Since then, the company has acquired a number of consulting competitors including WaveBend Solutions from BDO Seidman (June 2001), Tactica Technology (November 2001), Aspirity (April 2004), Dove Consulting (August 2005), Navigator Systems (February 2006), Impact Plus through the subsidiary Hitachi Consulting UK (April 2007), Iteration2 (June 2007), and JMN Associates (March 2008). After the dissolution of Arthur Andersen, 23 partners and 370 consultants of Arthur Andersen Business Consulting (AABC) also joined the company in June 2002.

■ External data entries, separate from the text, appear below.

==> src/rtl/accel_pkg.sv <==
// Shared LIS3DH register map, SPI command bits, FSM/phase enums and sample type
// for the accelerometer poller and its SPI transaction controller.
package accel_pkg;

   localparam logic [7:0] REG_CTRL1   = 8'h20;
   localparam logic [7:0] REG_WHOAMI  = 8'h0F;
   localparam logic [7:0] REG_OUT_X_L = 8'h28;
   localparam logic [7:0] REG_OUT_X_H = 8'h29;
   localparam logic [7:0] REG_OUT_Y_L = 8'h2A;
   localparam logic [7:0] REG_OUT_Y_H = 8'h2B;
   localparam logic [7:0] REG_OUT_Z_L = 8'h2C;
   localparam logic [7:0] REG_OUT_Z_H = 8'h2D;

   localparam logic [7:0] SPI_RD_BIT = 8'h80;
   localparam logic [7:0] SPI_AI_BIT = 8'h40;

   localparam logic [5:0] NBITS_REG = 6'd16;
   localparam logic [5:0] NBITS_XYZ = 6'd24;

   localparam int INIT_CYCLES = 1024;

   typedef enum logic [3:0] {
      INIT_WAIT,
      WR_CTRL,
      RD_ID,
      IDLE,
      RD_X,
      RD_Y,
      RD_Z,
      PUBLISH,
      ERROR
   } poll_state_e;

   typedef enum logic [1:0] {
      T_IDLE,
      T_WAIT_LO,
      T_WAIT_HI
   } txn_phase_e;

   typedef logic signed [15:0] axis_t;

   function automatic logic [7:0] rd_cmd(input logic [7:0] addr,
                                         input logic       ai);
      rd_cmd = addr | SPI_RD_BIT | (ai ? SPI_AI_BIT : 8'h00);
   endfunction

endpackage
[src/flat_wrapper.sv]
// flat-port wrapper written by rule: the top's interface ports become plain ports
module mem_stage_flat 
#(
    parameter int         REG_SIZE  = 32,
    parameter logic [4:0] ALUOP_LDB = 5'd16,
    parameter logic [4:0] ALUOP_LDW = 5'd17,
    parameter logic [4:0] ALUOP_STB = 5'd18,
    parameter logic [4:0] ALUOP_STW = 5'd19
)
  (clk, rst_n, bus_ex_valid, bus_ex_aluop, bus_ex_alu_out, bus_ex_store_data, bus_ex_rd, bus_ex_regwrite, bus_ex_overflow, bus_flush, bus_dc_ack, bus_dc_rdata, bus_ex_ready, bus_dc_req, bus_dc_we, bus_dc_addr, bus_dc_wdata, bus_dc_be, bus_wb_valid, bus_wb_data, bus_wb_rd, bus_wb_regwrite, bus_wb_exc, bus_wb_exc_cause);
  mem_stage_if #(.REG_SIZE(REG_SIZE)) bus_i ();
  input logic clk;
  input logic rst_n;
  input wire logic [$bits(bus_i.ex_valid)-1:0] bus_ex_valid;
  input wire logic [$bits(bus_i.ex_aluop)-1:0] bus_ex_aluop;
  input wire logic [$bits(bus_i.ex_alu_out)-1:0] bus_ex_alu_out;
  input wire logic [$bits(bus_i.ex_store_data)-1:0] bus_ex_store_data;
  input wire logic [$bits(bus_i.ex_rd)-1:0] bus_ex_rd;
  input wire logic [$bits(bus_i.ex_regwrite)-1:0] bus_ex_regwrite;
  input wire logic [$bits(bus_i.ex_overflow)-1:0] bus_ex_overflow;
  input wire logic [$bits(bus_i.flush)-1:0] bus_flush;
  input wire logic [$bits(bus_i.dc_ack)-1:0] bus_dc_ack;
  input wire logic [$bits(bus_i.dc_rdata)-1:0] bus_dc_rdata;
  output wire logic [$bits(bus_i.ex_ready)-1:0] bus_ex_ready;
  output wire logic [$bits(bus_i.dc_req)-1:0] bus_dc_req;
  output wire logic [$bits(bus_i.dc_we)-1:0] bus_dc_we;
  output wire logic [$bits(bus_i.dc_addr)-1:0] bus_dc_addr;
  output wire logic [$bits(bus_i.dc_wdata)-1:0] bus_dc_wdata;
  output wire logic [$bits(bus_i.dc_be)-1:0] bus_dc_be;
  output wire logic [$bits(bus_i.wb_valid)-1:0] bus_wb_valid;
  output wire logic [$bits(bus_i.wb_data)-1:0] bus_wb_data;
  output wire logic [$bits(bus_i.wb_rd)-1:0] bus_wb_rd;
  output wire logic [$bits(bus_i.wb_regwrite)-1:0] bus_wb_regwrite;
  output wire logic [$bits(bus_i.wb_exc)-1:0] bus_wb_exc;
  output wire logic [$bits(bus_i.wb_exc_cause)-1:0] bus_wb_exc_cause;
  assign bus_i.ex_valid = bus_ex_valid;
  assign bus_i.ex_aluop = bus_ex_aluop;
  assign bus_i.ex_alu_out = bus_ex_alu_out;
  assign bus_i.ex_store_data = bus_ex_store_data;
  assign bus_i.ex_rd = bus_ex_rd;
  assign bus_i.ex_regwrite = bus_ex_regwrite;
  assign bus_i.ex_overflow = bus_ex_overflow;
  assign bus_i.flush = bus_flush;
  assign bus_i.dc_ack = bus_dc_ack;
  assign bus_i.dc_rdata = bus_dc_rdata;
  assign bus_ex_ready = bus_i.ex_ready;
  assign bus_dc_req = bus_i.dc_req;
  assign bus_dc_we = bus_i.dc_we;
  assign bus_dc_addr = bus_i.dc_addr;
  assign bus_dc_wdata = bus_i.dc_wdata;
  assign bus_dc_be = bus_i.dc_be;
  assign bus_wb_valid = bus_i.wb_valid;
  assign bus_wb_data = bus_i.wb_data;
  assign bus_wb_rd = bus_i.wb_rd;
  assign bus_wb_regwrite = bus_i.wb_regwrite;
  assign bus_wb_exc = bus_i.wb_exc;
  assign bus_wb_exc_cause = bus_i.wb_exc_cause;
  mem_stage #(.REG_SIZE(REG_SIZE), .ALUOP_LDB(ALUOP_LDB), .ALUOP_LDW(ALUOP_LDW), .ALUOP_STB(ALUOP_STB), .ALUOP_STW(ALUOP_STW)) u_core (.clk(clk), .rst_n(rst_n), .bus(bus_i));
endmodule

At the time of its initial acquisition from Grant Thornton, Hitachi Consulting was named Experio Solutions. This name remained until an agreement was reached to license the Hitachi name in 2003. In April 2006, Exsurge, a Hitachi-owned Japanese consulting firm, was accordingly renamed Hitachi Consulting Co., Ltd.

==Timeline==
In November 2005, Hitachi opened a Global Solutions Center in India, which offers IT and project management support.

Hitachi Consulting Europe (HCE) was founded in March 2006 through the establishment of subsidiaries in the United Kingdom, Spain and Portugal.

In March 2009, Hitachi Consulting successfully acquired Edenbrook, a UK-based Microsoft and Oracle implementation partner. This doubled its UK consulting and implementation capacity.

On January 4, 2011, Hitachi Consulting announced the acquisition of Sierra Atlantic, a leader in offshore enterprise applications and outsourced product development with approximately 2500 employees, headquartered in Newark, California, with development centers in Hyderabad and Guangzhou. The company was founded by Raju Reddy, Sarath Sura, and Yeshwanth Reddy in 1993, and initiated business alliances with Oracle and Microsoft in 1994.

On April 13, 2012, Hitachi Consulting acquired Prizim, a consulting firm dedicated to sustainable environmental, energy, and social responsibility solutions. PRIZIM now serves as the Environmental Sustainability Solutions practice of Hitachi Consulting.

On December 31, 2012, Hitachi Consulting acquired Celerant Consulting, an international management consulting firm. Celerant was integrated into the Information and Telecommunications Systems business unit.

On May 1, 2014, Hitachi Consulting announced that it had acquired IMGroup, a specialist UK-based provider of Information Management and Business Intelligence services.

On October 1, 2014, Hitachi Consulting acquired Singapore-based consulting firm Stone Apple Solutions and its subsidiaries, including Vietnamese-based Global CyberSoft (GCS) and Brazil-based F2C Consultoria. This greatly increased Hitachi Consulting's global reach in Southeast Asia, with additional offices in Thailand, Malaysia, Indonesia, and Australia.

On September 17, 2019, it was announced that Hitachi would integrate Hitachi Vantara and Hitachi Consulting to accelerate global expansion of Hitachi's Social Innovation Business and Digital Growth. As of January 2020, the integrated companies operate under the Hitachi Vantara brand and are led by Toshiaki Tokunaga.